This project is a Streamlit-based web application that allows users to input a list of URLs, extract publication and modification dates from JSON-LD embedded in HTML, and visualize the data. The tool is useful for analyzing the publication and update trends of articles across multiple URLs.
- Input: Paste a list of URLs into a text field.
- Data Extraction: Automatically parse the publication and modification dates from JSON-LD in the HTML of the given URLs.
- Visualization:
- Number of articles published per year.
- Number of articles modified per year.
- Cumulative timeline showing the growth in the number of articles published over time.
- CSV Download: Export the parsed data as a CSV file for further analysis.
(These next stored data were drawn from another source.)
## config.mk

```make
export PLATFORM = sky130hd
export DESIGN_NAME = gray_counter_param_flat
export DESIGN_NICKNAME = d
export VERILOG_FILES = /design/src/rtl/gray_counter_param_if.sv /design/src/rtl/gray_counter_param.sv /design/src/flat_wrapper.sv
export SDC_FILE = /design/constraint.sdc
export NUM_CORES = 1
export LEC_CHECK = 0
export BUFFER_PORTS_ARGS = -buffer_cell sky130_fd_sc_hd__clkbuf_2
export CORE_AREA = 2 2 39 41
export DETAILED_ROUTE_END_ITERATION = 8
export DIE_AREA = 0 0 41 43
export PLACE_DENSITY = 0.61
export SLEW_MARGIN = 20
export SYNTH_ARGS = -nofsm -noshare
export SYNTH_HDL_FRONTEND = slang
export SYNTH_SLANG_ARGS = --single-unit
export TNS_END_PERCENT = 1
```

## constraint.sdc

```tcl
create_clock -name Clk -period 2.65 [get_ports Clk]
set_input_delay 0.265 -clock Clk [delete_from_list [all_inputs] [get_ports Clk]]
set_output_delay 0.265 -clock Clk [all_outputs]
set_load 0.01 [all_outputs]
```

## src/rtl/gray_counter_param_if.sv

```systemverilog
// Control/status bundle for gray_counter_param: count/load/clear controls in,
// registered Gray/binary count and wrap flags out.
interface gray_counter_param_if #(
    parameter int unsigned WIDTH = 3
) ();
    logic             En;
    logic             Up;
    logic             Load;
    logic [WIDTH-1:0] LoadVal;
    logic             ClrFlags;
    logic [WIDTH-1:0] Output;
    logic [WIDTH-1:0] Binary;
    logic             Overflow;
    logic             Underflow;
    logic             Wrap;

    modport master (
        output En, Up, Load, LoadVal, ClrFlags,
        input  Output, Binary, Overflow, Underflow, Wrap
    );

    modport slave (
        input  En, Up, Load, LoadVal, ClrFlags,
        output Output, Binary, Overflow, Underflow, Wrap
    );
endinterface

```

## src/rtl/gray_counter_param.sv

```systemverilog
// Parametrised up/down Gray-code counter with Gray-coded parallel load,
// sticky or pulsed overflow/underflow flags and a registered wrap pulse.
module gray_counter_param #(
    parameter int unsigned WIDTH  = 3,
    parameter bit          STICKY = 1'b1
) (
    input logic                Clk,
    input logic                Reset,
    gray_counter_param_if.slave bus
);

    if (WIDTH < 2 || WIDTH > 16) begin : gen_width_check
        $error("gray_counter_param: WIDTH must be in 2..16");
    end

    localparam logic [WIDTH-1:0] MaxCnt  = '1;
    localparam logic [WIDTH-1:0] ZeroCnt = '0;

    // Bit i of the binary value is the XOR of Gray bits [WIDTH-1:i].
    function automatic logic [WIDTH-1:0] gray2bin(input logic [WIDTH-1:0] g);
        logic [WIDTH-1:0] b;
        b[WIDTH-1] = g[WIDTH-1];
        for (int i = int'(WIDTH) - 2; i >= 0; i--) begin
            b[i] = b[i+1] ^ g[i];
        end
        return b;
    endfunction

    function automatic logic [WIDTH-1:0] bin2gray(input logic [WIDTH-1:0] b);
        return b ^ (b >> 1);
    endfunction

    logic [WIDTH-1:0] cnt_q, cnt_d;
    logic [WIDTH-1:0] gray_q, gray_d;
    logic             ovf_q, ovf_d;
    logic             unf_q, unf_d;
    logic             wrap_q, wrap_d;
    logic             ovf_evt, unf_evt;

    always_comb begin
        cnt_d   = cnt_q;
        ovf_evt = 1'b0;
        unf_evt = 1'b0;
        if (bus.Load) begin
            cnt_d = gray2bin(bus.LoadVal);
        end else if (bus.En) begin
            if (bus.Up) begin
                if (cnt_q == MaxCnt) begin
                    cnt_d   = ZeroCnt;
                    ovf_evt = 1'b1;
                end else begin
                    cnt_d = cnt_q + WIDTH'(1);
                end
            end else begin
                if (cnt_q == ZeroCnt) begin
                    cnt_d   = MaxCnt;
                    unf_evt = 1'b1;
                end else begin
                    cnt_d = cnt_q - WIDTH'(1);
                end
            end
        end
    end

    // A set event on the same edge as ClrFlags wins; the other flag still clears.
    always_comb begin
        gray_d = bin2gray(cnt_d);
        wrap_d = ovf_evt | unf_evt;
        if (STICKY) begin
            ovf_d = ovf_evt | (ovf_q & ~bus.ClrFlags);
            unf_d = unf_evt | (unf_q & ~bus.ClrFlags);
        end else begin
            ovf_d = ovf_evt;
            unf_d = unf_evt;
        end
    end

    always_ff @(posedge Clk or posedge Reset) begin
        if (Reset) begin
            cnt_q  <= '0;
            gray_q <= '0;
            ovf_q  <= 1'b0;
            unf_q  <= 1'b0;
            wrap_q <= 1'b0;
        end else begin
            cnt_q  <= cnt_d;
            gray_q <= gray_d;
            ovf_q  <= ovf_d;
            unf_q  <= unf_d;
            wrap_q <= wrap_d;
        end
    end

    assign bus.Output    = gray_q;
    assign bus.Binary    = cnt_q;
    assign bus.Overflow  = ovf_q;
    assign bus.Underflow = unf_q;
    assign bus.Wrap      = wrap_q;

endmodule

```

## src/flat_wrapper.sv

```systemverilog
// flat-port wrapper written by rule: the top's interface ports become plain ports
module gray_counter_param_flat 
#(
    parameter int unsigned WIDTH  = 3,
    parameter bit          STICKY = 1'b1
)
  (Clk, Reset, bus_En, bus_Up, bus_Load, bus_LoadVal, bus_ClrFlags, bus_Output, bus_Binary, bus_Overflow, bus_Underflow, bus_Wrap);
  gray_counter_param_if #(.WIDTH(WIDTH)) bus_i ();
  input logic Clk;
  input logic Reset;
  input wire logic [$bits(bus_i.En)-1:0] bus_En;
  input wire logic [$bits(bus_i.Up)-1:0] bus_Up;
  input wire logic [$bits(bus_i.Load)-1:0] bus_Load;
  input wire logic [$bits(bus_i.LoadVal)-1:0] bus_LoadVal;
  input wire logic [$bits(bus_i.ClrFlags)-1:0] bus_ClrFlags;
  output wire logic [$bits(bus_i.Output)-1:0] bus_Output;
  output wire logic [$bits(bus_i.Binary)-1:0] bus_Binary;
  output wire logic [$bits(bus_i.Overflow)-1:0] bus_Overflow;
  output wire logic [$bits(bus_i.Underflow)-1:0] bus_Underflow;
  output wire logic [$bits(bus_i.Wrap)-1:0] bus_Wrap;
  assign bus_i.En = bus_En;
  assign bus_i.Up = bus_Up;
  assign bus_i.Load = bus_Load;
  assign bus_i.LoadVal = bus_LoadVal;
  assign bus_i.ClrFlags = bus_ClrFlags;
  assign bus_Output = bus_i.Output;
  assign bus_Binary = bus_i.Binary;
  assign bus_Overflow = bus_i.Overflow;
  assign bus_Underflow = bus_i.Underflow;
  assign bus_Wrap = bus_i.Wrap;
  gray_counter_param #(.WIDTH(WIDTH), .STICKY(STICKY)) u_core (.Clk(Clk), .Reset(Reset), .bus(bus_i));
endmodule
```

==> flow_metrics.env, run 1 <==
export IMPL_setup_ws_ns=1.019
export IMPL_end_kind="flip-flop"
export IMPL_drive_above_1_share_pct=34.25
export IMPL_crit_path_start_kind="flip-flop"
export IMPL_root_buffer="clkbuf_4"
export IMPL_first_pass_iters=3
export IMPL_via_per_inst=4.910
export IMPL_yosysUniqueCellTypes=23
export IMPL_final_common_cell="clkbuf_2"
export IMPL_path_class="flip-flop to flip-flop"
export IMPL_required_ns=2.83
export IMPL_comb_power_share_pct=34.2
export IMPL_grt_pass1_vias=408
export IMPL_seq_power_share_pct=41.1
export IMPL_yosysWarnings=0
export IMPL_gp_congestion=0.7598
export IMPL_fin_skew_ns=0.001106
export IMPL_min_period_ns=1.631
export IMPL_cts_sinks=8
export IMPL_cts_buffers=3
export IMPL_synth_seq_cells=8
export IMPL_leakagePower_nw=0.3141
export IMPL_clk_pin_slew_ns=0.05
export IMPL_clock_latency_ns=0.25
export IMPL_report_final_hold_viol_count=0
export IMPL_drv_cap=0
export IMPL_grt_overflow=0
export IMPL_core_area_um2=1384
export IMPL_hold_slack_ns=0.2066
export IMPL_clockPowerShare_pct=24.7
export IMPL_rr_startpoint="u_core.bus.Binary[0]"
export IMPL_port_buffers=17
export IMPL_slew_headroom_pct=80.00
export IMPL_dieWidth_um=41
export IMPL_dp_hpwl_um=788.8
export IMPL_syn2layout_area_growth_pct=23.23
export IMPL_slowest_stage="dfrtp_1"
export IMPL_grtUsageTotal_pct=14.46
export IMPL_synth_cells=55
export IMPL_utilization_pct=45.57
export IMPL_cp_arrival_ns=1.81
export IMPL_start_util_pct=36.98
export IMPL_holdCritStartpoint="bus_ClrFlags"
export IMPL_syn_nets=68
export IMPL_crit_fanout=6
export IMPL_antenna_found_initial=0
export IMPL_max_freq_ghz=0.6132
export IMPL_internal_power_mw=0.2508
export IMPL_insertedDiodeCount=0
export IMPL_period_share_pct=61.54
export IMPL_min_path_type="input pin to flip-flop"
export IMPL_clk_path_buf_depth=2
export IMPL_timing_critical_path_from="u_core.bus.Binary[0]"
export IMPL_tightest_slew_ns=0.2997
export IMPL_nets=88
export IMPL_boundaryPins=18
export IMPL_ir_worst_vdd_v=0.0001928
export IMPL_grt_max_degree=12
export IMPL_max_stage_delay_ns=0.43
export IMPL_avgSynthCellArea_um2=9.304
export IMPL_post_route_drc_count=0
export IMPL_routed_wl_um=975
export IMPL_p_sw_mw=0.1186
export IMPL_via_count=437
export IMPL_seq_area_frac_synth_pct=39.12
export IMPL_cts_tree="done"
export IMPL_synth_area_um2=511.7
export IMPL_tns_ns=0
export IMPL_final_cell_mix="17 x clkbuf_2, 9 x nand2_1, 8 x dfrtp_1, 5 x inv_1"
export IMPL_drt_iter0_drc=1
export IMPL_wire_per_inst_um=10.96
export IMPL_ant_nets=0
export IMPL_pre_cts_slack_ns=1.033
export IMPL_status="finished clean"
export IMPL_p_sw_share_pct=32.11
export IMPL_setup_viol_count_final=0
export IMPL_crit_chain="inv_1 -> ha_1 -> xnor2_1 -> a211oi_2 -> and3b_1 -> o21ai_1"
export IMPL_rows=14
export IMPL_p_per_area_nw_per_um2=585.9
export IMPL_htreeDepth=1
export IMPL_die_h_um=43
export IMPL_drv_slew=0
export IMPL_rsz0062_at_grt="false"
export IMPL_die_area_um2=1763
export IMPL_grt_pass1_wl_mm=1.614
==> per-layer routing <==
metal  vias up  wire, um  track usage [%]
li1        223         -                -
met1       198       397            14.14
met2        12       497            22.81
met3         4        54            7.853
met4         0        26            8.000
met5         -         0                0
==> repair_timing <==
action                                 4_1_cts  5_1_grt
hold buffers                                 1        0
endpoints found under the hold margin        8        0
gates resized for setup                      0        0
setup buffers                                0        0
==> sequential cells by signal, indices dropped and copies added, names as in the netlist <==
name                  flops
u_core.bus.Underflow      1
u_core.bus.Wrap           1
u_core.bus.Binary         3
u_core.bus.Output         2
u_core.bus.Overflow       1
==> cells by family (layout without fill, tap and decap cells) <==
logic type                 count (synthesis)  count (layout)  share of synthesized area [%]
and+or+nand+nor                           16              16                          15.89
AOI/OAI and AO/OA                         15              15                          21.02
xor gates and xnor gates                   4               4                          6.845
buffers and inverters                      8              26                          7.336
adders and majority gates                  4               4                          9.780
DFF                                        8               8                          39.12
- Sidebar: Information about the tool and the technology stack used.
-
Clone the repository:
-
Install the required dependencies:
pip install -r requirements.txt
-
Run the Streamlit app:
streamlit run datepublished.py
-
Open your browser and navigate to the Streamlit local server (usually
http://localhost:8501
). -
Paste the list of URLs into the text box, click the "Process URLs" button, and view the results in the table and visualizations.
After processing the URLs, the app will display the following:
- A table with the URLs, publication dates, and modification dates.
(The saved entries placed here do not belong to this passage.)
[src/rtl/am2940_nibble_reader.sv]
// Nibble-serial read port: captures one of four 8-bit source registers on a
// plrd falling edge and presents it low nibble first, handshaked by dready.
// Optional build macro: AM2940_RD_PARITY_EN (even parity on dpar).
module am2940_nibble_reader (
    input  logic       clk,
    input  logic       rst_n,
    input  logic       plrd,
    input  logic [1:0] sel,
    input  logic [7:0] acnt,
    input  logic [7:0] areg,
    input  logic [7:0] wcnt,
    input  logic [7:0] wreg,
    input  logic       dready,
    output logic [3:0] dout,
    output logic       dvalid,
    output logic       dpar,
    output logic       busy,
    output logic       done
);

    // state | meaning
    // IDLE  | waiting for a plrd falling edge
    // LOW   | presenting shadow[3:0] until dready
    // HIGH  | presenting shadow[7:4] until dready
    // DONE  | one-cycle completion pulse, then back to IDLE
    typedef enum logic [1:0] {
        IDLE = 2'd0,
        LOW  = 2'd1,
        HIGH = 2'd2,
        DONE = 2'd3
    } state_t;

    state_t     state;
    state_t     state_nxt;
    logic       plrd_q;
    logic [7:0] shadow;
    logic [7:0] src_sel;
    logic       start;

    always_comb begin
        src_sel = acnt;
        case (sel)
            2'b00:   src_sel = acnt;
            2'b01:   src_sel = areg;
            2'b10:   src_sel = wcnt;
            2'b11:   src_sel = wreg;
            default: src_sel = acnt;
        endcase
    end

    // Edges seen outside IDLE are dropped, and plrd_q still tracks plrd, so a
    // strobe held low through a whole read cannot retrigger on return to IDLE.
    assign start = (state == IDLE) && !plrd && plrd_q;

    always_ff @(posedge clk) begin
        if (!rst_n) begin
            state  <= IDLE;
            plrd_q <= 1'b1;
            shadow <= 8'h00;
        end else begin
            state  <= state_nxt;
            plrd_q <= plrd;
            if (start) begin
                shadow <= src_sel;
            end
        end
    end

    always_comb begin
        state_nxt = state;
        case (state)
            IDLE:    if (start)  state_nxt = LOW;
            LOW:     if (dready) state_nxt = HIGH;
            HIGH:    if (dready) state_nxt = DONE;
            DONE:    state_nxt = IDLE;
            default: state_nxt = IDLE;
        endcase
    end

    always_comb begin
        dout   = 4'h0;
        dvalid = 1'b0;
        busy   = 1'b0;
        done   = 1'b0;
        case (state)
            IDLE: ;
            LOW: begin
                dout   = shadow[3:0];
                dvalid = 1'b1;
                busy   = 1'b1;
            end
            HIGH: begin
                dout   = shadow[7:4];
                dvalid = 1'b1;
                busy   = 1'b1;
            end
            DONE: begin
                busy = 1'b1;
                done = 1'b1;
            end
            default: ;
        endcase
    end

`ifdef AM2940_RD_PARITY_EN
    assign dpar = dvalid & (^dout);
`else
    assign dpar = 1'b0;
`endif

endmodule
- Bar charts showing the number of articles published and modified per year.
- A cumulative timeline that visualizes the growth in the number of articles published.
- Streamlit: For the web interface and interactive visualizations.
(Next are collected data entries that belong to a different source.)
### config.mk
export PLATFORM = sky130hd
export DESIGN_NAME = mem_access_unit
export DESIGN_NICKNAME = d
export VERILOG_FILES = /design/src/rtl/mem_access_unit.sv
export SDC_FILE = /design/constraint.sdc
export NUM_CORES = 1
export LEC_CHECK = 0
export BUFFER_PORTS_ARGS = -buffer_cell sky130_fd_sc_hd__buf_4
export CORE_MARGIN = 2
export CORE_UTILIZATION = 55
export DETAILED_ROUTE_END_ITERATION = 16
export PLACE_DENSITY = 0.83
export SYNTH_ARGS = -nofsm -noshare
export SYNTH_HDL_FRONTEND = slang
export SYNTH_SLANG_ARGS = --single-unit
### constraint.sdc
create_clock -name clk -period 3.9 [get_ports clk]
set_clock_uncertainty 0.1 [all_clocks]
set_input_delay 0.78 -clock clk [delete_from_list [all_inputs] [get_ports clk]]
set_output_delay 0.78 -clock clk [all_outputs]
set_load 0.005 [all_outputs]
### src/rtl/mem_access_unit.sv
// Load/store responder between the multicycle core and Memoria.
// Sub-word loads are extracted here; sub-word stores use read-modify-write.
module mem_access_unit #(
  parameter int MEM_LATENCY = 1
) (
  input  logic        clk,
  input  logic        reset,
  input  logic        req_valid,
  output logic        req_ready,
  input  logic        req_we,
  input  logic [1:0]  req_size,
  input  logic        req_signed,
  input  logic [31:0] req_addr,
  input  logic [31:0] req_wdata,
  output logic        resp_valid,
  output logic [31:0] resp_rdata,
  output logic        resp_err,
  output logic [31:0] mem_addr,
  output logic        mem_wr,
  output logic [31:0] mem_wdata,
  input  logic [31:0] mem_rdata
);

  localparam int CW =
    (MEM_LATENCY > 1) ? $clog2(MEM_LATENCY) : 1;
  localparam logic [CW-1:0] CNT_LAST =
    CW'(MEM_LATENCY - 1);

  typedef enum logic [1:0] {
    IDLE,
    RD,
    WR,
    RESP
  } state_t;

  typedef struct packed {
    logic        we;
    logic [1:0]  size;
    logic        sgn;
    logic [1:0]  off;
    logic [31:0] wdata;
  } req_t;

  state_t      state_q, state_d;
  req_t        req_q, req_d;
  logic [CW-1:0] cnt_q, cnt_d;

  logic        ready_q, ready_d;
  logic        rv_q, rv_d;
  logic        err_q, err_d;
  logic [31:0] rdata_q, rdata_d;
  logic [31:0] addr_q, addr_d;
  logic        wr_q, wr_d;
  logic [31:0] wdata_q, wdata_d;

  logic        req_bad;
  logic        req_direct_wr;

  function automatic logic [31:0] load_ext(
    input logic [31:0] word,
    input logic [1:0]  size,
    input logic [1:0]  off,
    input logic        sgn
  );
    logic [31:0] sh;
    logic [31:0] res;
    sh  = word >> {off, 3'b000};
    res = word;
    unique case (size)
      2'b00: res = sgn ? {{24{sh[7]}}, sh[7:0]}
                       : {24'b0, sh[7:0]};
      2'b01: res = sgn ? {{16{sh[15]}}, sh[15:0]}
                       : {16'b0, sh[15:0]};
      default: res = word;
    endcase
    return res;
  endfunction

  function automatic logic [31:0] merge(
    input logic [31:0] word,
    input logic [1:0]  size,
    input logic [1:0]  off,
    input logic [31:0] data
  );
    logic [31:0] mask;
    mask = (size == 2'b00) ? 32'h0000_00ff
                           : 32'h0000_ffff;
    return (word & ~(mask << {off, 3'b000}))
         | ((data & mask) << {off, 3'b000});
  endfunction

  always_comb begin
    req_bad = 1'b0;
    unique case (1'b1)
      (req_size == 2'b11): req_bad = 1'b1;
      (req_size == 2'b01): req_bad = req_addr[0];
      (req_size == 2'b10): req_bad = |req_addr[1:0];
      default:             req_bad = 1'b0;
    endcase
  end

  assign req_direct_wr = req_we && (req_size == 2'b10);

  always_comb begin
    state_d = state_q;
    req_d   = req_q;
    cnt_d   = cnt_q;
    rv_d    = 1'b0;
    err_d   = 1'b0;
    rdata_d = rdata_q;
    addr_d  = addr_q;
    wr_d    = 1'b0;
    wdata_d = wdata_q;

    unique case (state_q)
      IDLE: begin
        if (req_valid) begin
          req_d.we    = req_we;
          req_d.size  = req_size;
          req_d.sgn   = req_signed;
          req_d.off   = req_addr[1:0];
          req_d.wdata = req_wdata;
          cnt_d       = '0;
          if (req_bad) begin
            state_d = RESP;
            rv_d    = 1'b1;
            err_d   = 1'b1;
            rdata_d = '0;
          end else begin
            addr_d = {req_addr[31:2], 2'b00};
            if (req_direct_wr) begin
              state_d = WR;
              wr_d    = 1'b1;
              wdata_d = req_wdata;
            end else begin
              state_d = RD;
            end
          end
        end
      end
      RD: begin
        if (cnt_q == CNT_LAST) begin
          if (req_q.we) begin
            state_d = WR;
            wr_d    = 1'b1;
            wdata_d = merge(mem_rdata, req_q.size,
                            req_q.off, req_q.wdata);
          end else begin
            state_d = RESP;
            rv_d    = 1'b1;
            rdata_d = load_ext(mem_rdata, req_q.size,
                               req_q.off, req_q.sgn);
          end
        end else begin
          cnt_d = cnt_q + 1'b1;
        end
      end
      WR: begin
        state_d = RESP;
        rv_d    = 1'b1;
        rdata_d = '0;
      end
      RESP: begin
        state_d = IDLE;
      end
    endcase

    ready_d = (state_d == IDLE);
  end

  always_ff @(posedge clk) begin
    if (reset) begin
      state_q <= IDLE;
      req_q   <= '0;
      cnt_q   <= '0;
      ready_q <= 1'b1;
      rv_q    <= 1'b0;
      err_q   <= 1'b0;
      rdata_q <= '0;
      addr_q  <= '0;
      wr_q    <= 1'b0;
      wdata_q <= '0;
    end else begin
      state_q <= state_d;
      req_q   <= req_d;
      cnt_q   <= cnt_d;
      ready_q <= ready_d;
      rv_q    <= rv_d;
      err_q   <= err_d;
      rdata_q <= rdata_d;
      addr_q  <= addr_d;
      wr_q    <= wr_d;
      wdata_q <= wdata_d;
    end
  end

  assign req_ready  = ready_q;
  assign resp_valid = rv_q;
  assign resp_err   = err_q;
  assign resp_rdata = rdata_q;
  assign mem_addr   = addr_q;
  assign mem_wr     = wr_q;
  assign mem_wdata  = wdata_q;

endmodule
==> impl_metrics.toml <==
[run_status]
outcome = "completed"

[grt]
grt.met2_usage = 0.549
grt_antenna_before_repair = 0
met1_usage = 0.424
grt_pass1_wl_um = 31200
grt_usage = 0.339
grt-ovfl-total = 0
met3_usage = 0.0960
top_usage_layer = "met2"
grt_pass1_vias = 6069
grt_max_degree = 62

[finish]
area_delta_synth_final_pct = 33.7
final_common_cell = "buf_4"
n_antenna_cell = 0
drive_above_1_share = 0.288
layout.nets = 1012
final_util = 0.755
fillers = 811
layout_common_cells = "buf_4, nand2_1, dfxtp_1"

[clock_tree]
cts_buffer_depth = 2
cts_setup_buffers = 0
hold_buffers = 0
cts_buffers = 17
cts.sinks = 122
clk_latency_ns = 0.53
cts_tree = "yes"
clk_pin_slew_ns = 0.06
cts_resized = 0
cts_max_level = 4
root_buffer = "clkbuf_8"

[synthesis]
syn_inst = 744
ys_seq_elements = 122
yosysWarningCount = 0
synth_seq_area_share = 0.397
synth_edf_count = 0
syn_area_sq_um = 6140
synth.distinct_cells = 61
synth_top_cell_by_area = "dfxtp_1"
syn-mean-instance-area_sq_um = 8.26
ys_top_cells_by_area = "dfxtp_1, nand2_1, a21oi_1, o21ai_0, nand2b_1"
async_flop_share = 0
yosysTopAreaCellShare = 0.397
synthFlopType = "dfxtp_1"

[route]
vias = 6596
wl_um = 20400
drc = 0
postRouteAntennaNets = 0
avgViaCountPerCell = 6.25
wl_per_cell_um = 19.3
firstDrtPassIters = 6
initialDrtViolationCount = 623

[pwr]
ir_drop_mv = 0.381
p_per_area_nw_per_um2 = 642
p_leak_nw = 3.23
power_w = 0.00528

[floorplanning]
dieArea_sq_um = 12000
core_sq_um = 10900
num_io_pins = 203
rows = 38
fp.dieW_um = 110
initial_utilization = 0.564
die_y_um = 110

[critical_path]
crit_type = "flop to flop"
critPathMaxStageDelay_ns = 0.81
worstPathRequired_ns = 4.24
start_kind = "flop"
rr_worst_depth = 8
ff2ff_setup_slack_ns = 0.95
worstPathCellList = "inv_1 > ha_1 > buf_4 > nor2b_1 > nor2_1 > nor2_1 > buf_4 > a311oi_1"
crit_slowest_cell = "nor2_1"
worstPathMaxFanout = 57
cp.arrival_ns = 3.29
critPathBufInv = 3
critPathTopFamily = "simple AND/OR/NAND/NOR gates"
path_depth = 8
endpoint_kind = "flop"

[sta]
worst_slack_ns = 0.953
drv_slew = 0
worstMarginPinSlew_ns = 1.15
max_freq_mhz = 339
setup_viol = 0
fin_setup_tns_ns = 0
whs_ns = 0.356
fin_crit_sh = 0.756
grt_setup_unrepaired = "false"
period_needed_ns = 2.95
relSlewSlack = 0.230
hold_violations = 0

[placed_design]
hpwl_um = 14600
portBuffers = 200
finalWeightedCongestion = 0.920
pre_cts_ws_ns = 1.03

[min_path]
whs_path_depth = 2
hp-class = "flop to flop"

[run]
maxCapViolations = 0
==> final timing paths <==
path	from	to
setup / recovery	state_q[1]$_SDFF_PP0_	mem_wdata[25]$_SDFFE_PP0P_
hold / removal	mem_addr[31]$_SDFFE_PP0P_	mem_addr[31]$_SDFFE_PP0P_
setup reg to reg	state_q[1]$_SDFF_PP0_	mem_wdata[25]$_SDFFE_PP0P_
hold reg to reg	mem_addr[31]$_SDFFE_PP0P_	mem_addr[31]$_SDFFE_PP0P_
==> metal layers <==
layer / wire length [um] / up-vias / share of wire
met5: 0 / - / 0
met4: 656 / 0 / 0.032
met3: 2150 / 64 / 0.11
met2: 9630 / 402 / 0.47
met1: 7980 / 3088 / 0.39
li1: - / 3042 / -
==> worst reg2reg max path, stage by stage (launching register included) <==
cell and delay (ns):
dfxtp_1 0.33, inv_1 0.12, ha_1 0.23, buf_4 0.43, nor2b_1 0.25, nor2_1 0.81
nor2_1 0.09, buf_4 0.24, a311oi_1 0.25
==> metrics by stage <==
stage	area [sq um]	cells
CTS	8220	1056
detailed placement	7590	1025
global placement	7590	1025
floorplan	6150	745
finish	8220	1056
global route	8220	1056
==> sequential cells by signal, summed over array words and instances (netlist names) <==
name        count
resp_rdata     32
mem_wdata      32
req_ready       1
resp_err        1
req_q          22
resp_valid      1
mem_addr       30
state_q         2
mem_wr          1
==> kinds of logic (layout without fill, tap and decap cells) <==
group	count (synthesis)	count (layout)	share of synthesized area
XOR/XNOR	1	1	0.00143
AND/OR/NAND/NOR	209	209	0.158
buffers and inverters	98	269	0.0686
adder cells (fa/ha/maj)	5	5	0.0102
multiplexers	23	23	0.0391
AO/OA/AOI/OAI	285	285	0.324
flip-flops	122	122	0.397
other	1	2	0.000610
==> power breakdown <==
part	internal, W	switching [W]	leakage [nW]	total (W)
Combinational	0.000798	0.00113	1.95	0.00193
Clock	0.00109	0.000573	0.288	0.00166
Sequential	0.00150	0.000188	0.994	0.00169
==> cell usage after synthesis, types with 4 or more instances <==
master	n
a221oi_1	23
buf_2	19
inv_1	26
a32o_1	16
nor3_1	8
nor2_1	6
a311oi_1	16
o21ai_0	50
mux2i_1	15
dfxtp_1	122
o41ai_1	8
o211ai_1	24
o311ai_0	8
nand3_1	5
nor2b_1	11
clkbuf_1	45
and2_1	5
nand2b_1	35
buf_4	6
o2111ai_1	9
a21oi_1	88
nand2_1	126
a2bb2oi_1	7
o21a_1	8
mux2_2	8
ha_1	5
or2_2	4
==> cell type report <==
type                            count  area (sq um)  area share
Multi-Input combinational cell    525          3280       0.400
Sequential cell                   122          2440       0.297
Timing Repair Buffer              212          1590       0.194
Clock buffer                       21           459      0.0559
Tap cell                          140           175      0.0213
Clock inverter                     10           166      0.0203
Inverter                           26          97.6      0.0119
Power figures use the tool's default switching activity.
- Pandas: For data manipulation and analysis.
- Altair: For creating the interactive charts and visualizations.
- Requests: For fetching HTML content from the provided URLs.
url-date-analyzer/
│
├── datepublished.py # Main Streamlit application
├── requirements.txt # Python dependencies
└── README.md # Project documentation
Contributions are welcome! Please feel free to submit a Pull Request or open an issue with suggestions and improvements.
This project is licensed under the MIT License. See the LICENSE file for more details.